[Data extract Boundary: Start]

$ cat src/rtl/ppg_pkg.sv
// Package: shared types and constants for the two-phase pulse generator.
// Assumes a 2-bit register address and a 16-bit data path for writes.
package ppg_pkg;
    localparam int CNT_W = 16;
    localparam int DIV_W = 11;

    localparam logic [1:0] A_LOW  = 2'd0;
    localparam logic [1:0] A_HIGH = 2'd1;
    localparam logic [1:0] A_CTRL = 2'd2;
    localparam logic [1:0] A_CMD  = 2'd3;

    typedef struct packed {
        logic       uf_ie;
        logic       trig_ie;
        logic       out_inv;
        logic       one_shot;
        logic [1:0] trig_edge;
        logic [3:0] clk_sel;
    } ctrl_t;

    // Log2 of the internal division ratio for select codes 0..7.
    function automatic logic [3:0] div_shift(input logic [2:0] sel);
        case (sel)
            3'd0: div_shift = 4'd0;
            3'd1: div_shift = 4'd2;
            3'd2: div_shift = 4'd4;
            default: div_shift = 4'(sel) + 4'd4;
        endcase
    endfunction
endpackage
## src/rtl/trig_intc_pkg.sv

```systemverilog
package trig_intc_pkg;
  localparam int NREG     = 7;
  localparam int R_MODE0  = 0;
  localparam int R_MODE1  = 1;
  localparam int R_MODE2  = 2;
  localparam int R_SRCSEL = 3;
  localparam int R_ROUTE  = 4;
  localparam int R_WAKE   = 5;
  localparam int R_MASK   = 6;
  localparam int A_RISE_RD = 28;
  localparam int A_RISE_CL = 29;
  localparam int A_FALL_RD = 30;
  localparam int A_FALL_CL = 31;
  localparam int A_STAT0   = 32;
  localparam int A_STAT1   = 33;
  localparam int A_TEST_RD = 34;
  localparam int A_TEST_WR = 35;

  typedef enum logic [2:0] {
    M_OFF  = 3'b000,
    M_RISE = 3'b001,
    M_FALL = 3'b010,
    M_BOTH = 3'b011,
    M_HIGH = 3'b101,
    M_LOW  = 3'b110
  } trig_mode_e;
endpackage

```

## src/rtl/trig_intc_sync.sv

```systemverilog
module trig_intc_sync #(
  parameter int W = 32
) (
  input  logic         clk,
  input  logic         rst,
  input  logic [W-1:0] raw,
  output logic [W-1:0] lvl,
  output logic [W-1:0] rise_ev,
  output logic [W-1:0] fall_ev
);
  logic [W-1:0] meta_q, stab_q, prev_q;

  always_ff @(posedge clk) begin
    if (rst) begin
      meta_q <= '0;
      stab_q <= '0;
      prev_q <= '0;
    end else begin
      meta_q <= raw;
      stab_q <= meta_q;
      prev_q <= stab_q;
    end
  end

  assign lvl     = stab_q;
  assign rise_ev = stab_q & ~prev_q;
  assign fall_ev = ~stab_q & prev_q;
endmodule

```

## src/rtl/trig_intc_regs.sv

```systemverilog
module trig_intc_regs
  import trig_intc_pkg::*;
#(
  parameter int W  = 32,
  parameter int AW = 6
) (
  input  logic          clk,
  input  logic          rst,
  input  logic          we,
  input  logic [AW-1:0] addr,
  input  logic [W-1:0]  wdata,
  input  logic [W-1:0]  rise_ev,
  input  logic [W-1:0]  fall_ev,
  input  logic [W-1:0]  stat0,
  input  logic [W-1:0]  stat1,
  output logic [W-1:0]  mode0,
  output logic [W-1:0]  mode1,
  output logic [W-1:0]  mode2,
  output logic [W-1:0]  route,
  output logic [W-1:0]  wake_en,
  output logic [W-1:0]  mask,
  output logic [W-1:0]  rise_q,
  output logic [W-1:0]  fall_q,
  output logic          test_q,
  output logic [W-1:0]  rdata
);
  logic [W-1:0] ctl_q [NREG];
  logic [W-1:0] rd_next;
  logic [W-1:0] rise_cap, fall_cap;

  genvar r;
  generate
    for (r = 0; r < NREG; r++) begin : g_ctl
      localparam logic [AW-1:0] A_SET = AW'(4 * r + 1);
      localparam logic [AW-1:0] A_CLR = AW'(4 * r + 2);
      localparam logic [W-1:0]  RST_V = (r == R_ROUTE || r == R_SRCSET_IDX(r)) ? '1 : '0;
      always_ff @(posedge clk) begin
        if (rst) ctl_q[r] <= RST_V;
        else if (we && addr == A_SET) ctl_q[r] <= ctl_q[r] | wdata;
        else if (we && addr == A_CLR) ctl_q[r] <= ctl_q[r] & ~wdata;
      end

      p_set_r2: assert property (@(posedge clk) disable iff (rst)
        (we && addr == A_SET) |=> ((ctl_q[r] & $past(wdata)) == $past(wdata)) &&
                                   ((ctl_q[r] & ~$past(wdata)) == ($past(ctl_q[r]) & ~$past(wdata))));
      p_clr_r2: assert property (@(posedge clk) disable iff (rst)
        (we && addr == A_CLR) |=> ((ctl_q[r] & $past(wdata)) == '0) &&
                                   ((ctl_q[r] & ~$past(wdata)) == ($past(ctl_q[r]) & ~$past(wdata))));
    end
  endgenerate

  function automatic int R_SRCSET_IDX(input int k);
    return (k == R_SRCSEL) ? k : -1;
  endfunction

  assign mode0   = ctl_q[R_MODE0];
  assign mode1   = ctl_q[R_MODE1];
  assign mode2   = ctl_q[R_MODE2];
  assign route   = ctl_q[R_ROUTE];
  assign wake_en = ctl_q[R_WAKE];
  assign mask    = ctl_q[R_MASK];

  // rising capture for modes 001/011, falling for 010/011
  assign rise_cap = rise_ev & mode0 & ~mode2;
  assign fall_cap = fall_ev & mode1 & ~mode2;

  always_ff @(posedge clk) begin
    if (rst) begin
      rise_q <= '0;
      fall_q <= '0;
      test_q <= 1'b0;
    end else begin
      rise_q <= (rise_q & ~((we && addr == AW'(A_RISE_CL)) ? wdata : '0)) | rise_cap;
      fall_q <= (fall_q & ~((we && addr == AW'(A_FALL_CL)) ? wdata : '0)) | fall_cap;
      if (we && addr == AW'(A_TEST_WR)) test_q <= wdata[0];
    end
  end

  p_latch_hold_r6: assert property (@(posedge clk) disable iff (rst)
    !(we && addr == AW'(A_RISE_CL)) |=> ((rise_q & $past(rise_q)) == $past(rise_q)));
  p_fall_hold_r6: assert property (@(posedge clk) disable iff (rst)
    !(we && addr == AW'(A_FALL_CL)) |=> ((fall_q & $past(fall_q)) == $past(fall_q)));

  always_comb begin
    rd_next = '0;
    for (int k = 0; k < NREG; k++)
      if (addr == AW'(4 * k)) rd_next = ctl_q[k];
    case (int'(addr))
      A_RISE_RD: rd_next = rise_q;
      A_FALL_RD: rd_next = fall_q;
      A_STAT0:   rd_next = stat0;
      A_STAT1:   rd_next = stat1;
      A_TEST_RD: rd_next = {{(W-1){1'b0}}, test_q};
      default:   ;
    endcase
  end

  always_ff @(posedge clk) begin
    if (rst) rdata <= '0;
    else     rdata <= rd_next;
  end
endmodule

```

## src/rtl/trig_intc_detect.sv

```systemverilog
module trig_intc_detect
  import trig_intc_pkg::*;
#(
  parameter int W = 32
) (
  input  logic [W-1:0] mode0,
  input  logic [W-1:0] mode1,
  input  logic [W-1:0] mode2,
  input  logic [W-1:0] lvl,
  input  logic [W-1:0] rise_q,
  input  logic [W-1:0] fall_q,
  input  logic         test,
  output logic [W-1:0] pend
);
  genvar i;
  generate
    for (i = 0; i < W; i++) begin : g_src
      trig_mode_e md;
      logic       hit, valid;
      assign md = trig_mode_e'({mode2[i], mode1[i], mode0[i]});
      always_comb begin
        hit   = 1'b0;
        valid = 1'b1;
        case (md)
          M_RISE: hit = rise_q[i];
          M_FALL: hit = fall_q[i];
          M_BOTH: hit = rise_q[i] | fall_q[i];
          M_HIGH: hit = lvl[i];
          M_LOW:  hit = ~lvl[i];
          default: valid = 1'b0;
        endcase
      end
      assign pend[i] = valid & (hit | test);
    end
  endgenerate
endmodule

```

## src/rtl/trig_intc.sv

```systemverilog
module trig_intc #(
  parameter int NSRC = 32,
  parameter int AW   = 6
) (
  input  logic            clk,
  input  logic            rst,
  input  logic [NSRC-1:0] irq_in,
  input  logic            bus_we,
  input  logic [AW-1:0]   bus_addr,
  input  logic [NSRC-1:0] bus_wdata,
  output logic [NSRC-1:0] bus_rdata,
  output logic            req0_o,
  output logic            req1_o,
  output logic            wake_o
);
  logic [NSRC-1:0] lvl, rise_ev, fall_ev;
  logic [NSRC-1:0] mode0, mode1, mode2, route, wake_en, mask;
  logic [NSRC-1:0] rise_q, fall_q, pend, stat0, stat1;
  logic            test_q;
  logic            req0_q, req1_q, wake_q;

  trig_intc_sync #(.W(NSRC)) u_sync (
    .clk(clk), .rst(rst), .raw(irq_in),
    .lvl(lvl), .rise_ev(rise_ev), .fall_ev(fall_ev)
  );

  trig_intc_regs #(.W(NSRC), .AW(AW)) u_regs (
    .clk(clk), .rst(rst), .we(bus_we), .addr(bus_addr), .wdata(bus_wdata),
    .rise_ev(rise_ev), .fall_ev(fall_ev), .stat0(stat0), .stat1(stat1),
    .mode0(mode0), .mode1(mode1), .mode2(mode2), .route(route),
    .wake_en(wake_en), .mask(mask), .rise_q(rise_q), .fall_q(fall_q),
    .test_q(test_q), .rdata(bus_rdata)
  );

  trig_intc_detect #(.W(NSRC)) u_det (
    .mode0(mode0), .mode1(mode1), .mode2(mode2), .lvl(lvl),
    .rise_q(rise_q), .fall_q(fall_q), .test(test_q), .pend(pend)
  );

  assign stat0 = pend & mask & route;
  assign stat1 = pend & mask & ~route;

  always_ff @(posedge clk) begin
    if (rst) begin
      req0_q <= 1'b0;
      req1_q <= 1'b0;
      wake_q <= 1'b0;
    end else begin
      req0_q <= |stat0;
      req1_q <= |stat1;
      wake_q <= |(pend & wake_en);
    end
  end

  assign req0_o = req0_q;
  assign req1_o = req1_q;
  assign wake_o = wake_q;

  p_masked_silent_r7: assert property (@(posedge clk) disable iff (rst)
    (mask == '0) |=> (!req0_o && !req1_o));
  p_wake_off_r8: assert property (@(posedge clk) disable iff (rst)
    (wake_en == '0) |=> !wake_o);
  p_one_line_r4: assert property (@(posedge clk) disable iff (rst)
    (route == '1) |=> !req1_o);
  p_no_pend_r1: assert property (@(posedge clk) disable iff (rst)
    (mode0 == '0 && mode1 == '0) |=> (!req0_o && !req1_o && !wake_o));
endmodule

```

## config.mk

```make
export PLATFORM = sky130hd
export DESIGN_NAME = trig_intc
export DESIGN_NICKNAME = d
export VERILOG_FILES = /design/src/rtl/trig_intc_pkg.sv /design/src/rtl/trig_intc_sync.sv /design/src/rtl/trig_intc_regs.sv /design/src/rtl/trig_intc_detect.sv /design/src/rtl/trig_intc.sv
export SDC_FILE = /design/constraint.sdc
export NUM_CORES = 1
export LEC_CHECK = 0
export ABC_AREA = 1
export BUFFER_PORTS_ARGS = -buffer_cell sky130_fd_sc_hd__buf_2
export CAP_MARGIN = 0
export CORE_MARGIN = 10
export CORE_UTILIZATION = 35
export DETAILED_ROUTE_END_ITERATION = 16
export PLACE_DENSITY = 0.51
export SYNTH_ARGS = -nofsm -noshare
export SYNTH_HDL_FRONTEND = slang
export SYNTH_SLANG_ARGS = --single-unit
```

## constraint.sdc

```tcl
create_clock -name clk -period 8 [get_ports clk]
set_input_delay 0.4 -clock clk [delete_from_list [all_inputs] [get_ports clk]]
set_output_delay 0.4 -clock clk [all_outputs]
set_load 0.005 [all_outputs]
```

-- Yosys cells after proc, flatten, opt, wreduce, memory -nomap -nowiden
Memory sizes are Yosys's and may differ from the RTL's.
Cells that the tools add are included.
- equality and inequality tests: 188
- multiplexer cells: 139
- bitwise operators: 177
- reductions and logical operators: 53
- operators by type and width (cell ; count):
    $mux W32 ; 23
    $and A32 B32 Y32 ; 19
    $or A32 B32 Y32 ; 9
    $not A32 Y32 ; 7
    $eq A3 B2 Y1 const B ; 64
    $eq A3 B3 Y1 const B ; 64
    $pmux W1 S5 ; 32
    $pmux W32 S5 ; 1
    $reduce_or A5 Y1 ; 32
    $eq A3 B1 Y1 const B ; 32
    $reduce_or A32 Y1 ; 3
    $mux W1 ; 83
    $eq A6 B5 Y1 const B ; 13
    $or A1 B1 Y1 ; 78
    $eq A6 B4 Y1 const B ; 6
    $and A1 B1 Y1 ; 32
    $not A1 Y1 ; 32
    $eq A6 B6 Y1 const B ; 4
    $eq A6 B3 Y1 const B ; 3
    $logic_and A1 B1 Y1 ; 17
    $eq A6 B1 Y1 const B ; 1
    $eq A6 B2 Y1 const B ; 1
    $logic_not A6 Y1 ; 1
- bits in registers: 196
- RAM bits: 224
- output and inout port bits: 35
- memories kept: 1
- memory list (name ; words ; width ; rd ports ; clocked after memory_dff ; wr ports ; line ; text):
    u_regs.ctl_q ; 7 ; 32 ; 7 ; 0 ; 7 ; trig_intc_regs.sv:27 ; logic [W-1:0] ctl_q [NREG];

-- Longest topological paths before layout
Gate-level depths: netlist of the first run.
- depth after elaboration: 9
- gate-level depth with buffers: 13
- gate-level depth less buffers: 13

-- Modules after synthesis
Synthesis of the first run repeated with hierarchy kept, for this count alone.
- cells, all modules: 3295
- area, all modules: 22979.5 um^2
- modules (own cells, without submodules) (module ; times used ; cells an instance ; area each (um^2)):
    trig_intc_regs ; 1 ; 2133 ; 16573.4
    trig_intc_sync ; 1 ; 395 ; 3174.3
    trig_intc_detect ; 1 ; 488 ; 2035.7
    trig_intc ; 1 ; 279 ; 1196.1

-- Least setup slack after synthesis of the first run
OpenSTA, ideal clock, no wires.
- kind: input port to flip-flop
- start: input port bus_addr[5]
- end: memory u_regs.ctl_q[1][0] (netlist: u_regs.ctl_q[0][32]), enable pin
- setup time: 0.466 ns
- data arrival time: 3.167 ns
- data required time: 7.534 ns
- setup slack: 4.367 ns
- stages: 5
- path buffers: 0
- cells stage by stage: nor2_4 inv_2 nor2_8 inv_2 o21ai_0
- RTL lines (item ; line ; text):
    start: declaration ; trig_intc.sv:9 ; input logic [AW-1:0] bus_addr,
    end: declaration ; trig_intc_regs.sv:27 ;

-- Final worst setup path of the first run
- start: input port bus_addr[1]
- end: register u_regs.rdata[13]
- longest elaborated chain between the ends: 9
- elaborated cells between the ends (all ways): 20
- classes of those cells: eq/ne (11); mux (8); reduce/logical (1)
- ends and longest elaborated chain (item ; line ; text):
    $logic_not A6 Y1 ; trig_intc_regs.sv:87 ; if (addr == AW'(4 * k)) rd_next = ctl_q[k];
    $mux W32 (7 in series) ; trig_intc_regs.sv:87 ;
    $pmux W32 S5 * ; trig_intc_regs.sv:88 ; case (int'(addr))
    end signal: assignment ; trig_intc_regs.sv:100 ; else rdata <= rd_next;
    end: declaration ; trig_intc_regs.sv:25 ; output logic [W-1:0] rdata
Every way passes the cells marked *; elsewhere a longest branch is shown, timed or not.
A chain may end at the register's enable or synchronous reset.

==> impl_metrics.toml, run 1 <==
[sta]
slew_headroom_pct = 14.8
hold_violations = 0
fin_hold_ws_ns = 0.0461
min_period_over_period_pct = 39.5
tightest_slew_ns = 1.27
slew_violations = 0
rsz0062_at_grt = "no"
timing.final.crit_period_ns = 3.16
max_freq_ghz = 0.316
setup_viol = 0
skew_ns = 0.0134
setup_tns_ns = 0

[die]
core-area_um2 = 61500
initial_core_util_pct = 35.2
floorplan.rows = 91
ios = 108
die_height_um = 269
die_x_um = 269
die_area_um2 = 72200

[power]
power_switching_uw = 1270
leakagePower_uw = 0.0104
p_per_area_nw_per_um2 = 205
power.share.sequential_pct = 46.8
p_int_uw = 3820
p_clk_share_pct = 46.1
power_uw = 5100
power_switching_share_pct = 25.0
ir_worst_vdd_mv = 0.164
combPwrFrac_pct = 7.0

[synthesis]
synth_most_common_cell = "nand2_1"
syn_avg_cell_area_um2 = 7.65
synth_area_um2 = 21600
synth_cell_types = 38
synthTopCellsByCount = "nand2_1 (534), nor2_1 (404), a21oi_1 (376), inv_1 (318), o21ai_0 (238)"
synth_ff_type = "edfxtp_1"
yosys_warnings = 0
yosysTopAreaCellShare_pct = 31.1
syn-num-nets = 2900
yosysTopAreaCell = "edfxtp_1"
synth.area.top_cells = "edfxtp_1 (31%), dfxtp_1 (18%), nand2_1 (9.3%)"
synthArstFlopShare_pct = 0
synthCells = 2827
synth_edf_count = 224
ys_seq_area_share_pct = 49.2
ys_ff_latch = 420

[critical_path]
worst-setup-path-type = "in -> reg"
path_max_fanout = 40
crit_arrival_ns = 3.69
end_kind = "flip-flop"
required_ns = 8.53
cp-start-kind = "input pin"

[outcome]
status = "completed"

[grt]
grt_pass1_vias = 19301
antenna_found_initial = 3
grt_pass1_wl_um = 120000
grt_max_degree = 71
grt.total_usage_pct = 22.1
overflow = 0

[finish]
stdcell_count = 3740
final_util_pct = 40.5
finalNetCount = 2981
area_growth_syn_to_layout_pct = 15.0
final_layout_size_suffix_gt1_share_pct = 9.70

[drt]
drc = 0
drt_wl_total_um = 81700
dr.pass1.iters = 6
routedWlPerCell_um = 21.8
num_vias = 20532
drt_iter0_drc = 2087
ant_nets = 0
viasPerCell = 5.49

[clock_tree]
clk_latency_ns = 0.60
cts-root-buf = "clkbuf_16"
postCtsSetupBuffers = 0
clk_pin_slew_ns = 0.06
htreeDepth = 2
holdBufCountCts = 31
cts.repair.resized = 0
clkSinkCount = 420
numCtsBuffers = 50
cts_buffer_depth = 3
cts_tree = "done"

[placement]
gp_congestion = 0.902
io_buffers = 107
place_inst = 3615
hpwl_um = 51900

[hold_path]
hp-class = "in -> reg"

[flow_run]
maxCapViolations = 0
routing by layer:
layer	wire length, um	track usage, %	vias up
li1	-	-	9628
met1	34800	29.5	9752
met2	37400	35.6	995
met3	7100	4.02	155
met4	2370	7.06	2
met5	7	0	-
state kept, by name, indices dropped and copies added, names as in the netlist:
signal         count
req0_o             1
req1_o             1
u_regs.ctl_q     224
u_regs.fall_q     32
u_regs.rdata      32
u_regs.rise_q     32
u_regs.test_q      1
u_sync.lvl        32
u_sync.meta_q     32
u_sync.prev_q     32
wake_o             1
path summary, 6_finish.rpt:
check                    start                 to  slack, ns  cells past startpoint
max                bus_addr[1]   u_regs.rdata[13]       4.84                     14
min                 irq_in[31]  u_sync.meta_q[31]       0.05                      3
max reg2reg      u_regs.test_q             req0_o       4.84                     11
min reg2reg  u_sync.meta_q[18]     u_sync.lvl[18]       0.40                      2
layout make-up:
type	count	area [um2]
flip-flops and latches	420	10700
fillers	6256	36600
repair buffers	173	1110
clock inverters	20	181
inverters	349	1310
well taps	790	988
clock buffers	73	1500
diodes	1	2.50
multi-input cells	1914	9120
stage by stage:
step	instance area (um2)	worst slack (ns)
after floorplan	21600	4.37
after global placement	22900	4.51
after detailed placement	22900	4.37
after CTS	24900	4.91
after global routing	24900	4.67
final	24900	4.84
cell usage in the layout, fill, tap and decap left out, types with 3 or more instances in the layout:
master and n:
edfxtp_1 224, nor3_1 4, nor3_4 5, o211ai_1 23, o22ai_1 7, buf_2 106
clkbuf_8 10, clkinv_1 26, o211ai_2 20, nor2_2 6, clkinvlp_4 4, a21oi_1 376
clkbuf_1 10, dlygate4sd3_1 31, buf_4 35, o21ai_1 4, o21ai_4 4, inv_1 317
nand3_2 4, o41ai_1 7, o221ai_1 35, clkbuf_16 53, inv_2 9, dfxtp_1 196
bufinv_16 3, o21ai_0 234, a31oi_1 3, nand2_1 534, or2_2 3, nand3_1 169
nor2_4 8, o21a_1 5, clkinv_2 10, nor2_1 400, a22oi_1 16, nand4_1 39
logic make-up after synthesis:
kind of cell,share of synthesized area (%)
AO/OA/AOI/OAI,19.1
buffers and inverters,9.13
flip-flops,49.2
AND/OR/NAND/NOR,22.5
critical path: stages:
cell and delay [ns]:
buf_2 0.11, inv_1 0.06, nor2_2 0.21, inv_1 0.16, nor2_2 0.58, buf_4 0.44, nand2_2 0.19, nand2_1 0.16
a21oi_4 0.03, buf_4 0.32, inv_1 0.40, buf_4 0.35, a21oi_1 0.06, a21oi_1 0.17
power groups by stage:
stage          logic [uW]  clock network [uW]  registers [uW]
6_report              359                2350            2390
5_1_grt               397                2490            2390
4_1_cts               357                2400            2390
3_5_place_dp          343                   0            2430
3_3_place_gp          339                   0            2430
2_1_floorplan         208                   0            2420
No activity file was read; power rests on OpenSTA's default activity.
==> inputs of run 2 (changes only) <==
Settings changed: PLACE_DENSITY 0.51 to 0.53.
Clock period 8 ns to 2.7 ns, I/O delays scaled along.
==> impl_metrics.toml, run 2 (synthesis gave the netlist of run 1 again) <==
[hold_path]
min_delay_path_depth = 4
holdPathEnd = "u_regs.test_q"
hp-class = "in -> reg"
hp-start = "bus_addr[1]"

[die]
die_height_um = 269
initial_core_util_pct = 35.2
die_x_um = 269
core-area_um2 = 61500
floorplan.rows = 91
ios = 108
die_area_um2 = 72200

[clock_tree]
holdBufCountCts = 66
clkSinkCount = 420
cts.repair.resized = 0
cts-root-buf = "clkbuf_16"
numCtsBuffers = 51
htreeDepth = 2
clk_latency_ns = 0.61
cts_buffer_depth = 3
postCtsSetupBuffers = 0
clk_pin_slew_ns = 0.06
cts_tree = "done"

[critical_path]
regToRegSetupSlack_ns = 0.50
path_max_fanout = 27
reg2reg_to = "wake_o"
worst-setup-path-type = "reg -> reg"
rr_worst_depth = 12
r2r_start = "u_regs.test_q"
cp-start-kind = "flip-flop"
required_ns = 3.15
end_kind = "flip-flop"
crit_arrival_ns = 2.64

[grt]
grt-busiest-layer = "met2"
globalRouteMet1Util_pct = 30.0
grt_pass1_vias = 19662
overflow = 0
globalRouteMet3Util_pct = 4.16
grt.total_usage_pct = 22.2
grt.met2_usage_pct = 35.3
grt_max_degree = 160
antenna_found_initial = 2
grt_pass1_wl_um = 122000

[sta]
skew_ns = 0.0182
hold_violations = 0
max_freq_ghz = 0.455
rsz0062_at_grt = "no"
slew_violations = 0
fin_hold_ws_ns = 0.172
timing.final.crit_period_ns = 2.20
slew_headroom_pct = 33.2
min_period_over_period_pct = 81.3
setup_viol = 0
tightest_slew_ns = 0.998

[finish]
stdcell_count = 3818
regArea_um2 = 10700
finalNetCount = 3059
area_growth_syn_to_layout_pct = 19.1
nFillCells = 6204
final_cell_mix = "nand2_1 (534), nor2_1 (400), a21oi_1 (376), inv_1 (317), o21ai_0 (234)"
largest_reg_flops = 224
final_util_pct = 41.9
final_layout_size_suffix_gt1_share_pct = 10.9
largest-register = "u_regs.ctl_q"
final_common_cell = "nand2_1"
n_antenna_cell = 0
multiInputGateArea_um2 = 9120

[flow_run]
maxCapViolations = 0

[placement]
place_inst = 3657
hpwl_um = 53700
io_buffers = 107
gp_congestion = 0.890

[power]
leakagePower_uw = 0.0108
p_per_area_nw_per_um2 = 605
ir_worst_vdd_mv = 0.417
power_uw = 15600

[drt]
drt_iter0_drc = 2303
dr.pass1.iters = 6
ant_nets = 0
routedWlPerCell_um = 21.5
num_vias = 20773
viasPerCell = 5.44
drt_wl_total_um = 82200
drc = 0

[outcome]
status = "completed"
-- run 2: changes by cell type in the layout (fill, tap and decap cells not counted), sizes merged --
cell         delta
clkinv          -2
buf            +42
inv             +1
clkbuf          +4
bufinv          +1
diode           -1
dlygate4sd3    +35
clkinvlp        -2
-- run 2: metal layers --
metal / wire length (um) / vias up
met1: 34900 / 9731
li1: - / 9801
met4: 2680 / 2
met3: 7860 / 175
met5: 9 / -
met2: 36800 / 1064
-- run 2: worst max-delay path, cell delays in order, from the launching register on --
cell	delay, ns
dfxtp_1	0.32
inv_2	0.26
buf_12	0.25
buf_4	0.16
o21ai_0	0.08
nand2_1	0.08
nand3_1	0.14
nand2_1	0.10
nand2_1	0.06
nor2_1	0.12
nand2_1	0.09
nor2_1	0.18
a21oi_1	0.18
-- run 2: worst max path at each step --
| stage | from | endpoint | slack (ns) |
|---|---|---|---|
| global placement | bus_addr[1] | u_regs.ctl_q[1][53] | 0.28 |
| floorplan | bus_addr[5] | u_regs.ctl_q[0][32] | -0.67 |
| detailed placement | bus_addr[1] | u_regs.ctl_q[1][54] | 0.26 |
| finish | u_regs.test_q | wake_o | 0.50 |
| global route | u_regs.test_q | req0_o | 0.34 |
| CTS | u_regs.test_q | wake_o | 0.55 |
-- run 2: through the flow --
stage          cell area [um2]  worst slack [ns]  setup TNS (ns)
2_1_floorplan            21600            -0.668          -84.46
3_3_place_gp             23300             0.277               0
3_5_place_dp             23300             0.257               0
4_1_cts                  25800             0.552               0
5_1_grt                  25800             0.336               0
6_report                 25800             0.504               0
-- run 2: where the power goes --
| group | total [uW] | switching [uW] | leakage (uW) | internal, uW |
|---|---|---|---|---|
| Sequential | 7060 | 146 | 0.00369 | 6910 |
| Clock | 7370 | 2850 | 0.000893 | 4520 |
| Combinational | 1150 | 809 | 0.00626 | 344 |
-- run 2: layout make-up --
class                      instances  area share, %
tap                              790           3.84
multi-input combinational       1914           35.4
timing repair buffer             250           7.30
clock inverter                    18          0.767
sequential                       420           41.3
clock buffer                      77           6.29
inverter                         349           5.08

[Data extract Boundary: End]

--- Instructions for the task ---
Return, from the data, each line that has the word "repair" in it.

--- Task solution ---
cts.repair.resized = 0
repair buffers	173	1110
cts.repair.resized = 0
timing repair buffer             250           7.30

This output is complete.